A further difficulty often occurs when a pond or lake freezes in winter and the water is drained. This is because the ice cover settles on the supply pipes, so that these are often bent and the plugs located at the bottom are damaged.

Taking into account the difficulties mentioned, such devices are only suitable for ventilation of ponds or lakes, or at least must be adapted to the circumstances with great effort.

The invention is based on the task of designing a device of the type mentioned at the outset which can be easily built in without affecting its function and which can be used universally.

To solve this problem, the invention provides a device of this kind where the supply line is designed as a flexible hose.

This move simplifies the introduction of such a device i

an initially only partially filled wastewater treatment basin. The flexible hose lines bend at such a low water level without exerting any significant force on the plugs resting against the bottom. Furthermore, it is even possible to place such a device in the dry waste water treatment basin and then fill the basin with water, without any parts of the device thereby being damaged.
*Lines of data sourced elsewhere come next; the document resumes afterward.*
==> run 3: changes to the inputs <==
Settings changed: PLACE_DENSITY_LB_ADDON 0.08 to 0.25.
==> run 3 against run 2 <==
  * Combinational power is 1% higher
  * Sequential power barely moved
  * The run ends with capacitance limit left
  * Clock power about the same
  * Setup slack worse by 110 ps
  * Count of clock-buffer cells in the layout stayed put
--- config.mk ---
export PLATFORM = sky130hd
export DESIGN_NAME = preg_alloc_ctrl_flat
export DESIGN_NICKNAME = d
export VERILOG_FILES = /design/src/rtl/preg_alloc_ctrl_if.sv /design/src/rtl/preg_alloc_ctrl.sv /design/src/flat_wrapper.sv
export SDC_FILE = /design/constraint.sdc
export NUM_CORES = 1
export LEC_CHECK = 0
export ABC_AREA = 1
export CORE_AREA = 2 2 55 57
export DETAILED_ROUTE_END_ITERATION = 8
export DIE_AREA = 0 0 57 59
export GPL_TIMING_DRIVEN = 0
export PLACE_DENSITY_LB_ADDON = 0.3
export SYNTH_ARGS = -nofsm -noshare
export SYNTH_HDL_FRONTEND = slang
export SYNTH_SLANG_ARGS = --single-unit
--- constraint.sdc ---
create_clock -name clk -period 2.39 [get_ports clk]
set_input_delay 0.717 -clock clk [delete_from_list [all_inputs] [get_ports clk]]
set_output_delay 0.717 -clock clk [all_outputs]
set_load 0.02 [all_outputs]
--- src/rtl/preg_alloc_ctrl_if.sv ---
// Signal bundle between the physical-register allocation controller and its
// rename, commit, ROB-walk and free-list neighbours.
interface preg_alloc_ctrl_if #(
  parameter int DATA_WIDTH  = 6,
  parameter int QUEUE_DEPTH = 32
);
  localparam int CW = $clog2(QUEUE_DEPTH) + 1;

  logic                  alloc_req_in;
  logic                  alloc_ready_out;
  logic                  alloc_valid_out;
  logic [DATA_WIDTH-1:0] alloc_preg_out;
  logic                  commit_free_valid_in;
  logic [DATA_WIDTH-1:0] commit_free_preg_in;
  logic                  commit_free_ready_out;
  logic                  flush_in;
  logic                  squash_valid_in;
  logic [DATA_WIDTH-1:0] squash_preg_in;
  logic                  squash_done_in;
  logic                  fl_dequeue_out;
  logic [DATA_WIDTH-1:0] fl_rdata_in;
  logic                  fl_enqueue_out;
  logic [DATA_WIDTH-1:0] fl_wdata_out;
  logic [CW-1:0]         free_count_out;
  logic                  walking_out;
  logic                  overflow_err_out;

  modport master (
    input  alloc_req_in, commit_free_valid_in, commit_free_preg_in,
           flush_in, squash_valid_in, squash_preg_in, squash_done_in, fl_rdata_in,
    output alloc_ready_out, alloc_valid_out, alloc_preg_out, commit_free_ready_out,
           fl_dequeue_out, fl_enqueue_out, fl_wdata_out, free_count_out,
           walking_out, overflow_err_out
  );

  modport slave (
    output alloc_req_in, commit_free_valid_in, commit_free_preg_in,
           flush_in, squash_valid_in, squash_preg_in, squash_done_in, fl_rdata_in,
    input  alloc_ready_out, alloc_valid_out, alloc_preg_out, commit_free_ready_out,
           fl_dequeue_out, fl_enqueue_out, fl_wdata_out, free_count_out,
           walking_out, overflow_err_out
  );
endinterface

--- src/rtl/preg_alloc_ctrl.sv ---
// Physical-register free-list sequencer: one rename grant and one free per cycle,
// squash returns during a flush walk, and an authoritative free count.
module preg_alloc_ctrl #(
  parameter int DATA_WIDTH  = 6,
  parameter int QUEUE_DEPTH = 32
) (
  input logic              clk,
  input logic              rst,
  preg_alloc_ctrl_if.master bus
);
  localparam int CW = $clog2(QUEUE_DEPTH) + 1;
  localparam logic [CW-1:0] FULL_COUNT = CW'(QUEUE_DEPTH);

  typedef enum logic [0:0] {
    RUN  = 1'b0,
    WALK = 1'b1
  } state_t;

  state_t                state;
  state_t                state_next;
  logic [CW-1:0]         free_count;
  logic [CW-1:0]         count_next;
  logic                  overflow_err;
  logic                  grant;
  logic                  squash_take;
  logic                  commit_ready;
  logic                  commit_take;
  logic                  enq_src;
  logic                  enq_want;
  logic                  enq_fire;
  logic                  overflow_hit;
  logic [DATA_WIDTH-1:0] enq_data;

  // walk state register
  always_ff @(posedge clk) begin
    if (rst) begin
      state <= RUN;
    end else begin
      state <= state_next;
    end
  end

  // flush enters the walk; squash_done leaves it unless a nested flush arrives
  always_comb begin
    state_next = state;
    case (state)
      RUN: begin
        if (bus.flush_in) state_next = WALK;
        else              state_next = RUN;
      end
      WALK: begin
        if (bus.flush_in)            state_next = WALK;
        else if (bus.squash_done_in) state_next = RUN;
        else                         state_next = WALK;
      end
      default: state_next = RUN;
    endcase
  end

  // grant, enqueue arbitration and count update
  always_comb begin
    grant        = 1'b0;
    squash_take  = 1'b0;
    commit_ready = 1'b0;
    commit_take  = 1'b0;
    enq_src      = 1'b0;
    enq_want     = 1'b0;
    enq_fire     = 1'b0;
    overflow_hit = 1'b0;
    enq_data     = '0;
    count_next   = free_count;
    if (!rst) begin
      grant = bus.alloc_req_in && (state == RUN) && !bus.flush_in && (free_count != '0);
      // a squash in the flush cycle itself is already part of the walk
      squash_take  = bus.squash_valid_in && ((state == WALK) || bus.flush_in);
      commit_ready = !squash_take;
      commit_take  = bus.commit_free_valid_in && commit_ready;
      enq_src      = squash_take || commit_take;
      if (squash_take) enq_data = bus.squash_preg_in;
      else             enq_data = bus.commit_free_preg_in;
      // preg 0 is hard-wired to x0 and never re-enters the list
      enq_want     = enq_src && (enq_data != '0);
      overflow_hit = enq_want && (free_count == FULL_COUNT) && !grant;
      enq_fire     = enq_want && !overflow_hit;
      count_next   = free_count + CW'(enq_fire) - CW'(grant);
    end else begin
      count_next = FULL_COUNT;
    end
  end

  // free count and sticky overflow flag
  always_ff @(posedge clk) begin
    if (rst) begin
      free_count   <= FULL_COUNT;
      overflow_err <= 1'b0;
    end else begin
      free_count   <= count_next;
      overflow_err <= overflow_err || overflow_hit;
    end
  end

  assign bus.alloc_ready_out       = !rst && (state == RUN) && !bus.flush_in && (free_count != '0);
  assign bus.alloc_valid_out       = grant;
  assign bus.fl_dequeue_out        = grant;
  assign bus.alloc_preg_out        = grant ? bus.fl_rdata_in : '0;
  assign bus.commit_free_ready_out = commit_ready;
  assign bus.fl_enqueue_out        = enq_fire;
  assign bus.fl_wdata_out          = enq_fire ? enq_data : '0;
  assign bus.free_count_out        = free_count;
  assign bus.walking_out           = (state == WALK);
  assign bus.overflow_err_out      = overflow_err;
endmodule
--- src/rtl/dpll_pkg.sv ---
// Shared constants for the DPLL data separator: correction-mode encodings and
// the smallest bitcell period the loop will accept.
package dpll_pkg;

  localparam logic MODE_JERK = 1'b0;
  localparam logic MODE_PROP = 1'b1;

  localparam int unsigned MIN_PERIOD = 4;

endpackage

--- src/rtl/flux_edge_sync.sv ---
// Synchronises the asynchronous RDDATA flux line and turns each rising
// transition into a 1-clock EDGE pulse plus a 2-clock shaped pulse.
module flux_edge_sync #(
  parameter int unsigned SYNC_STAGES = 2
) (
  input  logic i_clk,
  input  logic i_rst_n,
  input  logic i_rddata,
  output logic o_edge,
  output logic o_shaped
);

  // Depths below two are not metastability-safe, so they are raised to two.
  localparam int unsigned SS = (SYNC_STAGES < 2) ? 2 : SYNC_STAGES;

  logic [SS-1:0] r_sync;
  logic          r_last;
  logic          r_edge;
  logic          r_shaped;
  logic          w_rise;

  assign w_rise = r_sync[SS-1] & ~r_last;

  always_ff @(posedge i_clk or negedge i_rst_n) begin
    if (!i_rst_n) begin
      r_sync   <= '0;
      r_last   <= 1'b0;
      r_edge   <= 1'b0;
      r_shaped <= 1'b0;
    end else begin
      r_sync   <= {r_sync[SS-2:0], i_rddata};
      r_last   <= r_sync[SS-1];
      r_edge   <= w_rise;
      r_shaped <= w_rise | r_edge;
    end
  end

  assign o_edge   = r_edge;
  assign o_shaped = r_shaped;

endmodule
With this feature, it is also achieved that the device can be used without difficulty for ventilation of a pond or lake even when there are piles of mud on the bottom. In the divided area, the plugs rest on the surface of the mud piles without drilling into them. The plugs are therefore not clogged, but can perform their function unimpeded. When the mud piles underneath eventually break down, the plugs that lie on the surface of the pile simply sink down and are thus always in a favorable functional position. J

Even when a pond or lake equipped with such a device freezes in winter and the water is drained, the device is not exposed to any dangers, because the flexible hose lines cannot transfer the weight of the ice layer to the plugs located at the bottom.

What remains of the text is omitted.